Wie sehen Sie die Menschen heute im Vergleich zu vor der Pandemie?
Prof. Dr. Sandra Ciesek: Früher war ich in meiner Blase, meinem Umfeld und habe mich nicht so stark mit anderen gesellschaftlichen Bereichen beschäftigt. Doch durch die Wissenschaftskommunikation in der Öffentlichkeit erhalte ich auch negatives Feedback, Beschimpfungen und Ähnliches, zum Beispiel über die sozialen Medien. Man erkennt, dass es Menschen gibt, die andere Wertvorstellungen haben, die ich so vorher nicht kannte. Meine Sichtweise auf die Menschen hat sich nicht generell verändert, aber erweitert.
Sind wir kränker oder gesünder geworden?
Prof. Dr. Sandra Ciesek: Rein körperlich und geistig, würde ich vermuten: eher kränker. Um wissenschaftlich zu antworten, muss man wirklich gute Studien haben, die das untersuchen; aber erste Daten zeigen, dass bestimmte Krankheiten zunehmen oder zugenommen haben. Durch den veränderten Lebenswandel bewegt man sich weniger, es sind mehr Menschen übergewichtig. Die Diabetes-Fälle steigen zum Beispiel an, aber auch psychische Erkrankungen nehmen zu. Die Pandemie ist für die Gesamtgesundheit sowohl geistig als auch körperlich eher negativ. Eine Pandemie löst generell Ängste aus, dass man selbst erkrankt oder sogar Angehörige sterben. Das ist natürlich immer Stress und daher negativ für uns und hat erstmal nichts mit den Maßnahmen zu tun.
Was geben Sie uns für die Zukunft mit? Wie können oder sollen wir leben?
Prof. Dr. Sandra Ciesek: Das ist aus virologischer Sicht einfach. Was wir sehen, ist, dass es Pandemien regelmäßig gibt; und man hat ausgerechnet, dass es ungefähr alle 30 Jahre plus-minus fünf Jahre zu einer Pandemie kommt. Wir sehen in den letzten Jahren, dass Pandemien in immer schnellerer Abfolge erscheinen.
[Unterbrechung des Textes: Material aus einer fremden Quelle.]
--- src/nlcm_regs.svh ---
// Purpose: Offsets, field positions and reset values of the no-load flag
//          and compute-mode register pair.
// Assumes: Register indices are word indices; byte address is four times.
// Notes:   Definitions only.
`ifndef NLCM_REGS_SVH
`define NLCM_REGS_SVH

`define NLCM_ADDR_W 18
`define NLCM_STATUS_IDX 16'hE608
`define NLCM_MODE_IDX 16'hE60E

`define NLCM_TOTAL_LSB 0
`define NLCM_FUND_LSB 3
`define NLCM_APPAR_LSB 6
`define NLCM_STATUS_RSVD_LSB 9
`define NLCM_STATUS_RST 16'h0000

`define NLCM_SEL1_LSB 0
`define NLCM_SEL2_LSB 3
`define NLCM_SEL3_LSB 6
`define NLCM_ANGLE_LSB 9
`define NLCM_ANGLE_MSB 10
`define NLCM_MODE_W 11
`define NLCM_MODE_RST 11'h1FF
`define NLCM_ALL_PHASES 3'h7
`define NLCM_SUM_RST 3'h7
`define NLCM_ANG_EN_RST 3'h4

`endif

--- src/nlcm_pkg.sv ---
// Purpose: Types shared by the no-load flag and compute-mode block.
// Assumes: Three phases, ordered A, B, C from bit 0.
// Notes:   Constants live in nlcm_regs.svh.
package nlcm_pkg;

  typedef logic [2:0] nlcm_phase_type;

  // Detector levels from the power monitors, one bit per phase.
  typedef struct packed {
    nlcm_phase_type total_active;
    nlcm_phase_type total_reactive;
    nlcm_phase_type fund_active;
    nlcm_phase_type fund_reactive;
    nlcm_phase_type apparent;
  } nlcm_detect_type;

  typedef struct packed {
    nlcm_phase_type apparent;
    nlcm_phase_type fundamental;
    nlcm_phase_type total;
  } nlcm_flags_type;

  typedef enum logic [1:0] {
    NLCM_ANG_VOLT_CURR = 2'h0,
    NLCM_ANG_VOLT_VOLT = 2'h1,
    NLCM_ANG_NONE = 2'h3,
    NLCM_ANG_CURR_CURR = 2'h2
  } nlcm_angle_type;

  typedef struct packed {
    logic volt_curr;
    logic volt_volt;
    logic curr_curr;
  } nlcm_angle_en_type;

endpackage

--- src/nlcm_noload_compute_mode.sv ---
// Purpose: Per-phase no-load flags and compute-mode register behind an
//          Avalon-MM slave with waitrequest.
// Assumes: Detector levels are synchronous to clk_in; 32-bit data bus.
// Notes:   Every access takes one wait cycle; unmapped reads return zero.
//
// The Avalon-MM slave port was chosen for this implementation.
`include "nlcm_regs.svh"

// Function
// - Bits 0..2 show per-phase no-load from total active and reactive power.
// - Setting a total flag also sets the total summary status bit.
// - Without reactive energy, total no-load uses total active power alone.
// - Bits 3..5 show fundamental no-load flags, setting fundamental summary bit.
// - Without fundamental measurement, fundamental flags stay zero.
// - Bits 6..8 show apparent no-load flags, setting apparent summary bit.
// - Status bits 15..9 read zero; all flags reset to zero.
// - Mode bits 0..2 pick phases for pulse output one; reset to one.
// - Mode bits 3..5 pick phases for pulse output two; reset to one.
// - Mode bits 6..8 pick phases for pulse output three; reset to one.
// - All three select bits set means the output uses the phase sum.
// - Angle field 00 measures voltage-current, 01 voltage-voltage; reset 00.
// - Angle field 10 measures current-current angles; 11 measures none.
module nlcm_noload_compute_mode
  import nlcm_pkg::*;
#(
  parameter bit HAS_REACTIVE = 1'b1,
  parameter bit HAS_FUNDAMENTAL = 1'b1
) (
  // Clock and reset
  input wire logic clk_in,
  input wire logic rst_n_in,
  // Avalon-MM slave
  input wire logic [`NLCM_ADDR_W-1:0] avs_address_in,
  input wire logic avs_read_in,
  input wire logic avs_write_in,
  input wire logic [31:0] avs_writedata_in,
  input wire logic [3:0] avs_byteenable_in,
  output logic [31:0] avs_readdata_out,
  output logic avs_waitrequest_out,
  // No-load detectors
  input wire nlcm_detect_type detect_in,
  // Flags and summary set pulses toward the main status register
  output nlcm_flags_type idle_flags_out,
  output logic total_idle_summary_flag_out,
  output logic fundamental_idle_summary_flag_out,
  output logic apparent_idle_summary_flag_out,
  // Pulse output phase selection
  output nlcm_phase_type pulse_out_one_phase_select_out,
  output nlcm_phase_type pulse_out_two_phase_select_out,
  output nlcm_phase_type pulse_out_three_phase_select_out,
  output logic [2:0] calib_pulse_sum_all_out,
  // Angle measurement
  output nlcm_angle_type angle_measure_select_out,
  output nlcm_angle_en_type angle_enable_out
);

  logic wait_reg;
  logic wait_next;
  logic [31:0] rdata_reg;
  logic [31:0] rdata_next;
  logic [`NLCM_MODE_W-1:0] mode_reg;
  logic [`NLCM_MODE_W-1:0] mode_next;
  logic [2:0] sum_reg;
  logic [2:0] sum_next;
  nlcm_angle_en_type angle_en_reg;
  nlcm_angle_en_type angle_en_next;
  nlcm_angle_type angle_next;

  wire logic [`NLCM_ADDR_W-1:0] status_addr = {`NLCM_STATUS_IDX, 2'b00};
  wire logic [`NLCM_ADDR_W-1:0] mode_addr = {`NLCM_MODE_IDX, 2'b00};
  wire logic hit_status = (avs_address_in == status_addr);
  wire logic hit_mode = (avs_address_in == mode_addr);
  wire logic req = avs_read_in | avs_write_in;
  wire logic read_start = avs_read_in & wait_reg;
  wire logic write_take = avs_write_in & ~wait_reg;
  wire logic mode_write = write_take & hit_mode;

  // Waitrequest drops for exactly one cycle per request.
  assign wait_next = wait_reg ? ~req : 1'b1;

  // Detector conditions per phase.
  nlcm_phase_type total_cond;
  nlcm_phase_type fund_cond;
  assign total_cond = HAS_REACTIVE ?
    (detect_in.total_active & detect_in.total_reactive) :
    detect_in.total_active;
  assign fund_cond = detect_in.fund_active & detect_in.fund_reactive;

  nlcm_phase_type total_flags;
  nlcm_phase_type fund_flags;
  nlcm_phase_type appar_flags;

  nlcm_idle_flags #(
    .ENABLE(1'b1)
  ) u_total_flags (
    .clk_in(clk_in),
    .rst_n_in(rst_n_in),
    .cond_in(total_cond),
    .flags_out(total_flags),
    .set_pulse_out(total_idle_summary_flag_out)
  );

  nlcm_idle_flags #(
    .ENABLE(HAS_FUNDAMENTAL)
  ) u_fund_flags (
    .clk_in(clk_in),
    .rst_n_in(rst_n_in),
    .cond_in(fund_cond),
    .flags_out(fund_flags),
    .set_pulse_out(fundamental_idle_summary_flag_out)
  );

  nlcm_idle_flags #(
    .ENABLE(1'b1)
  ) u_appar_flags (
    .clk_in(clk_in),
    .rst_n_in(rst_n_in),
    .cond_in(detect_in.apparent),
    .flags_out(appar_flags),
    .set_pulse_out(apparent_idle_summary_flag_out)
  );

  wire logic [15:0] status_word = {7'h00, appar_flags, fund_flags,
    total_flags};

  // Bits above the mode field are outside this block and read zero.
  wire logic [31:0] mode_word = {21'h0, mode_reg};
  wire logic [31:0] read_mux = hit_status ? {16'h0000, status_word} :
    (hit_mode ? mode_word : 32'h00000000);
  assign rdata_next = read_start ? read_mux : rdata_reg;

  // status writes ignored
  // Only the mode address is writable; a status write leaves no trace.
  wire logic [7:0] mode_lo = avs_byteenable_in[0] ?
    avs_writedata_in[7:0] : mode_reg[7:0];
  wire logic [2:0] mode_hi = avs_byteenable_in[1] ?
    avs_writedata_in[10:8] : mode_reg[10:8];
  assign mode_next = mode_write ? {mode_hi, mode_lo} : mode_reg;

  assign sum_next = {
    mode_next[`NLCM_SEL3_LSB +: 3] == `NLCM_ALL_PHASES,
    mode_next[`NLCM_SEL2_LSB +: 3] == `NLCM_ALL_PHASES,
    mode_next[`NLCM_SEL1_LSB +: 3] == `NLCM_ALL_PHASES};

  assign angle_next =
    nlcm_angle_type'(mode_next[`NLCM_ANGLE_MSB:`NLCM_ANGLE_LSB]);

  always_comb begin
    angle_en_next = '0;
    unique case (angle_next)
      NLCM_ANG_VOLT_CURR: begin
        angle_en_next.volt_curr = 1'b1;
      end
      NLCM_ANG_VOLT_VOLT: begin
        angle_en_next.volt_volt = 1'b1;
      end
      NLCM_ANG_NONE: begin
        angle_en_next = '0;
      end
      NLCM_ANG_CURR_CURR: begin
        angle_en_next.curr_curr = 1'b1;
      end
    endcase
  end

  always_ff @(posedge clk_in) begin
    if (!rst_n_in) begin
      wait_reg <= 1'b1;
      rdata_reg <= 32'h00000000;
      mode_reg <= `NLCM_MODE_RST;
      sum_reg <= `NLCM_SUM_RST;
      angle_en_reg <= `NLCM_ANG_EN_RST;
    end else begin
      wait_reg <= wait_next;
      rdata_reg <= rdata_next;
      mode_reg <= mode_next;
      sum_reg <= sum_next;
      angle_en_reg <= angle_en_next;
    end
  end

  assign avs_waitrequest_out = wait_reg;
  assign avs_readdata_out = rdata_reg;
  assign idle_flags_out = '{apparent: appar_flags,
    fundamental: fund_flags, total: total_flags};
  assign pulse_out_one_phase_select_out = mode_reg[`NLCM_SEL1_LSB +: 3];
  assign pulse_out_two_phase_select_out = mode_reg[`NLCM_SEL2_LSB +: 3];
  assign pulse_out_three_phase_select_out = mode_reg[`NLCM_SEL3_LSB +: 3];
  assign calib_pulse_sum_all_out = sum_reg;
  assign angle_measure_select_out =
    nlcm_angle_type'(mode_reg[`NLCM_ANGLE_MSB:`NLCM_ANGLE_LSB]);
  assign angle_enable_out = angle_en_reg;
endmodule

--- src/nlcm_idle_flags.sv ---
// Purpose: One group of three per-phase no-load flags with its summary set.
// Assumes: Detector levels are synchronous to clk_in.
// Notes:   A disabled group holds its flags at zero.
module nlcm_idle_flags
  import nlcm_pkg::*;
#(
  parameter bit ENABLE = 1'b1
) (
  // Clock and reset
  input wire logic clk_in,
  input wire logic rst_n_in,
  // Detector condition
  input wire nlcm_phase_type cond_in,
  // Flags and summary set pulse
  output nlcm_phase_type flags_out,
  output logic set_pulse_out
);

  nlcm_phase_type flags_reg;
  nlcm_phase_type flags_next;
  logic set_reg;
  logic set_next;

  assign flags_next = ENABLE ? cond_in : 3'h0;
  assign set_next = |(flags_next & ~flags_reg);

  always_ff @(posedge clk_in) begin
    if (!rst_n_in) begin
      flags_reg <= 3'h0;
      set_reg <= 1'b0;
    end else begin
      flags_reg <= flags_next;
      set_reg <= set_next;
    end
  end

  assign flags_out = flags_reg;
  assign set_pulse_out = set_reg;
endmodule

--- config.mk ---
export PLATFORM = sky130hd
export DESIGN_NAME = nlcm_noload_compute_mode
export DESIGN_NICKNAME = d
export VERILOG_FILES = /design/src/nlcm_pkg.sv /design/src/nlcm_noload_compute_mode.sv /design/src/nlcm_idle_flags.sv
export VERILOG_INCLUDE_DIRS = /design/src
export SDC_FILE = /design/constraint.sdc
export NUM_CORES = 1
export LEC_CHECK = 0
export ABC_AREA = 1
export ABC_CLOCK_PERIOD_IN_PS = 1550
export BUFFER_PORTS_ARGS = -buffer_cell sky130_fd_sc_hd__buf_2
export CAP_MARGIN = 40
export CORE_ASPECT_RATIO = 0.6
export CORE_UTILIZATION = 25
export CTS_BUF_LIST = sky130_fd_sc_hd__clkbuf_16
export DETAILED_ROUTE_END_ITERATION = 7
export PLACE_DENSITY_LB_ADDON = 0.08
export SETUP_SLACK_MARGIN = 0.3
export SYNTH_ARGS = -nofsm -noshare
export SYNTH_HDL_FRONTEND = slang
export SYNTH_HIERARCHICAL = 1
export SYNTH_SLANG_ARGS = --single-unit
--- constraint.sdc ---
create_clock -name clk_in -period 1.55 [get_ports clk_in]
set_input_delay 0 -clock clk_in [delete_from_list [all_inputs] [get_ports clk_in]]
set_output_delay 0 -clock clk_in [all_outputs]
set_load 0.02 [all_outputs]
; ---- After elaboration in Yosys (flattened, before gate mapping)
; Index checks and enable logic that the tools add are counted.
[totals]
out_inout_bits = 62
wordCells = 47
input_bits = 73
ff_bits = 62
[op_classes]
n_mux = 8
reduce_logical = 5
n_eq_ne = 7
bitwise = 14
[ops]
columns = op, count
row1 = $eq 18x18->1 const B, 2
row2 = $mux 11, 3
row3 = $and 3x3->3, 5
row4 = $eq 3x3->1 const B, 3
row5 = $not 3->3, 3
row6 = $reduce_or 3->1, 3
row7 = $mux 8, 1
row8 = $and 1x1->1, 3
row9 = $mux 1, 3
row10 = $mux 3, 1
row11 = $eq 2x1->1 const B, 1
row12 = $eq 2x2->1 const B, 1
row13 = $logic_not 2->1, 1
row14 = $not 1->1, 2
row15 = $reduce_and 2->1, 1
row16 = $or 1x1->1, 1

; ---- Logic depth before layout (Yosys ltp)
; Gate-level depths: netlist of run 1.
[logic_depth]
ltp_word = 6
ltp_mapped = 10
depth_no_buf = 9

; ---- Modules after synthesis
; Netlist of run 1, hierarchy kept.
[modules_own_cells]
columns = module, area_each_um2, cells_per_inst, instances, seq_area_each_um2
row1 = nlcm_noload_compute_mode, 1779.2, 271, 1, 580.6
row2 = nlcm_idle_flags, 137.6, 19, 3, 80.1

; ---- Least setup slack after synthesis of run 1
; No wires, ideal clock.
[synth_timing]
kind = register to register
from = register wait_reg (netlist: avs_waitrequest_out)
to = register rdata_reg[1] (netlist: avs_readdata_out[1])
t_required_ns = 1.441
synth_period_minus_slack_ns = 1.231
path_buffers = 1
t_arrival_ns = 1.122
slack_ns = 0.319
path_stages_with_launch = 7
setup_ns = 0.109
cell_sequence = dfxtp_1 > nand2_1 > inv_1 > clkbuf_1 > o211ai_1 > nand2_1 > inv_1
[synth_between]
elab_chain_cells = 1
[synth_lines]
columns = element, line_no
row1 = "start, declared", nlcm_noload_compute_mode.sv:57  ; logic wait_reg;
row2 = "start signal, assigned", nlcm_noload_compute_mode.sv:174  ; wait_reg <= wait_next;
row3 = $and 1x1->1, nlcm_noload_compute_mode.sv:74  ; wire logic read_start = avs_read_in & wait_reg;
row4 = "end signal, assigned", nlcm_noload_compute_mode.sv:175  ; rdata_reg <= rdata_next;
row5 = "end, declared", nlcm_noload_compute_mode.sv:59  ; logic [31:0] rdata_reg;
; No other way between the ends.
; A chain may end at the register's enable or synchronous reset.

; ---- Worst setup path in the final report of run 1
[layout_timing]
from = input port detect_in[11] in the netlist's numbering
to = register u_total_flags.flags_reg[2] (netlist: u_total_flags/flags_out[2])
[layout_between]
elab_chain_cells = 1
[layout_lines]
columns = element, line_no
row1 = "start, declared", nlcm_noload_compute_mode.sv:41  ; input wire nlcm_detect_type detect_in,
row2 = $and 3x3->3, nlcm_noload_compute_mode.sv:85  ; (detect_in.total_active & detect_in.total_reactive) :
row3 = via total_cond[2], nlcm_noload_compute_mode.sv:82  ; nlcm_phase_type total_cond;
row4 = "end signal, assigned", nlcm_idle_flags.sv:32  ; flags_reg <= flags_next;
row5 = "end, declared", nlcm_idle_flags.sv:19  ; nlcm_phase_type flags_reg;
; The timed path passes the listed nets, and every way through them passes these cells.

==> flow_summary.ini, run 1 <==
[synthesis]
yosysSeqAreaShare_pct = 37.4
synth_area_sq_um = 2190
synth_flop_cell = dfxtp_1
postSynthCellCount = 328
yosysWarnings = 6
ys_seq_elements = 41
synth_top_cell_area_share_pct = 37.4
ys_async_sr_fraction_pct = 0
synthTopCellsByArea = dfxtp_1 37%, nand2_1 16%, inv_1 11%
synth-edff-count = 0
synth_cell_types = 26
synth_top_cell_by_area = dfxtp_1
syn_area_per_cell_sq_um = 6.68

[grt]
grt_pass1_vias = 1977
antenna_found_initial = 0
grt_pass1_wl_um = 10100
grt_usage_pct = 14.9
grt_max_degree = 21
grt-ovfl-total = 0

[place]
gp_congestion = 0.765
dp_cells = 525
port_buffers = 90
dpl.hpwl_um = 4900

[drt]
route.detailed.drc = 0
postRouteAntennaNets = 0
wl_per_cell_um = 11.7
viasPerCell = 4.03
vias = 2198
dr.pass1.iters = 6
drt_iter0_markers = 119
wl_um = 6370

[die]
ios = 135
die_h_um = 74.5
core-area_sq_um = 8490
die_w_um = 123
die_area_sq_um = 9160
initial_utilization_pct = 25.8
placementRows = 26

[timing]
period_needed_ps = 1180
rsz0062_at_grt = true
fmax_ghz = 0.848
hold_violations = 0
finalSetupTns_ps = 0
slew_viol_final = 0
finalCritPeriodShare_pct = 76.1
setup_viol = 0
clock_skew_ps = 3.93

[worst_setup_path]
crit_fanout = 2
path_cells = dlygate4sd3_1 -> buf_2 -> nand2_1 -> inv_1 -> dlygate4sd3_1 -> nand2_1 -> inv_1
crit_path_top_delay_cell = dlygate4sd3_1
critPathMaxStageDelay_ps = 550
path_buf_inv = 5
critical_path_required_ps = 1740
crit_path_end_kind = register
crit_family = buffers and inverters
worstSetupPathType = input pin to register
cp.arrival_ps = 1370
start_kind = input pin

[clock_network]
numCtsBuffers = 5
h-tree-depth = 2
clock_latency_ps = 280
cts_tree = yes
cts.sinks = 41
root_buffer = clkbuf_16
cts.reportedPaths.clkPinSlew_ps = 60
clockBufferDepth = 2

[cells_and_area]
nets = 506
syn_to_final_growth_pct = 42.1
layout_common_cells = 90 x buf_2, 83 x nand2_1, 63 x inv_1
fin_cells = 546
drive_gt1_share_pct = 31.1
final_common_cell = buf_2
final-seq-area_sq_um = 825
fillers = 947
multi_input_area_sq_um = 1070
n_antenna_cell = 0

[pwr]
powerDensity_nw_per_um2 = 917
ir_worst_vdd_mv = 0.444
p_leak_nw = 1.88

[run_status]
outcome = complete, no violations

[hold_path]
min_path_type = input pin to register

[job]
maxCapViolCount = 0
## repair_timing
item | in CTS | in global routing
endpoints found under the hold margin | 7 | 0
setup buffers | 0 | 1
pin swaps | 0 | 6
hold buffers | 11 | 0
setup endpoints to repair | 11 | 15
gates cloned | 0 | 1
gates resized for setup | 4 | 22
## per-layer routing
layer  GRT usage (%)  routed length, um
met5               0                  0
met4            3.52                 33
met3            4.60                393
met2            20.2               2390
met1            22.5               3550
## report_power, final
part           internal (mW)  switching [mW]  total (mW)
clock                  0.920           0.424        1.34
sequential              1.09          0.0223        1.11
combinational          0.151           0.251       0.402
total                   2.16           0.698        2.86
## cell families (layout without fill, tap and decap cells)
logic type      after synthesis  after routing  synth area share, %
simple gates                166            166                 34.6
buf+inv                      95            181                 20.4
flops                        41             41                 37.4
compound gates               24             24                 6.85
other cells                   1             21                0.171
mux                           1              1                0.457
## metrics by stage
| stage | util (%) | power, mW | cell area [sq um] | setup slack (ps) | hold slack [ps] |
|---|---|---|---|---|---|
| 5_1_grt | 36.7 | 3.01 | 3110 | 264 | 22.2 |
| 3_5_place_dp | 31.7 | 1.51 | 2690 | 183 | 206 |
| 2_1_floorplan | - | 1.40 | 2270 | 319 | 93.5 |
| 6_report | 36.7 | 2.86 | 3110 | 371 | 1.91 |
| 4_1_cts | 35.4 | 2.89 | 3010 | 292 | 5.20 |
| 3_3_place_gp | 31.7 | 1.51 | 2690 | 186 | 205 |
## worst register-to-register path: stages (launching register included)
cell and delay (ps):
dfxtp_4 360, nor2_4 120, nand4_4 150, buf_8 180
nand2_1 70, nand2_1 60, nand3_2 70, nand2_1 50
## cell usage after synthesis, drive strengths merged, types with 2 or more instances
cell type / n
a21oi: 2
buf: 26
clkbuf: 4
dfxtp: 41
inv: 65
nand2: 97
nand3: 21
nand4: 11
nor2: 35
o211ai: 10
o21ai: 12
## area by class of cell
cell class	count	share of cell area, %
multi-input combinational	212	34.3
sequential	41	26.5
timing repair buffer	108	20.8
inverter	65	7.83
tap	112	4.50
clock buffer	5	4.02
clock inverter	3	2.09
## final timing paths
check	start	end	slack, ps	cells after the start
hold reg to reg	avs_readdata_out[10]	avs_readdata_out[10]	470	2
setup / recovery	detect_in[11]	u_total_flags/flags_out[2]	370	7
setup reg to reg	avs_waitrequest_out	calib_pulse_sum_all_out[2]	370	7
hold / removal	detect_in[3]	u_fund_flags/flags_out[0]	2	5
Power figures use the tool's default switching activity.
==> run 2: changes to the inputs <==
--- a/config.mk
+++ b/config.mk
@@ -7,7 +7,7 @@
 export NUM_CORES = 1
 export LEC_CHECK = 0
 export ABC_AREA = 1
-export ABC_CLOCK_PERIOD_IN_PS = 1550
+export ABC_CLOCK_PERIOD_IN_PS = 950
 export BUFFER_PORTS_ARGS = -buffer_cell sky130_fd_sc_hd__buf_2
 export CAP_MARGIN = 40
 export CORE_ASPECT_RATIO = 0.6
==> constraint.sdc (replaced) <==
create_clock -name clk_in -period 0.95 [get_ports clk_in]
set_input_delay 0 -clock clk_in [delete_from_list [all_inputs] [get_ports clk_in]]
set_output_delay 0 -clock clk_in [all_outputs]
set_load 0.02 [all_outputs]
==> run 2 against run 1 <==
The run now ends with setup timing left. Final area grew 18%. Largest power group is now sequential cells. Sequential share of layout area decreased by 1.9 points. First-iteration DRC count shrank 45%. Critical path type is now register to register. Highest routed layer unchanged.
Das wird wahrscheinlich auch so weitergehen, was vor allem an unserem Lebenswandel liegt. Wir sind also mitschuldig. Die Globalisierung und das ständige Anwachsen der Weltbevölkerung führen dazu, dass wir enger zusammenwohnen und den Lebensraum der Tiere zerstören. Dadurch haben wir engeren Kontakt zu Wildtieren, die auch Viruserkrankungen haben, die dann irgendwann auf den Menschen überspringen. Durch die Zerstörung der Lebensräume, die Massentierhaltung und die Globalisierung geht das natürlich noch viel schneller einmal um den Erdball. Auch der Klimawandel hängt eng damit zusammen, wenn man von einem One-Health-Gedanken ausgeht. Wir müssen dies verstehen und unser Verhalten danach anpassen, wenn wir weitere Pandemien nicht häufiger erleben wollen oder unsere Kinder. Wir müssen aufpassen, dass wir die Erde nicht zerstören, auf der wir leben. So platt das klingen mag.
Herzlichen Dank, Frau Prof. Dr. Ciesek, für dieses Gespräch.
Die Fragen stellte Linda Frey, als RPI-Dozentin zuständig für den Landeswettbewerb Evangelische Religion.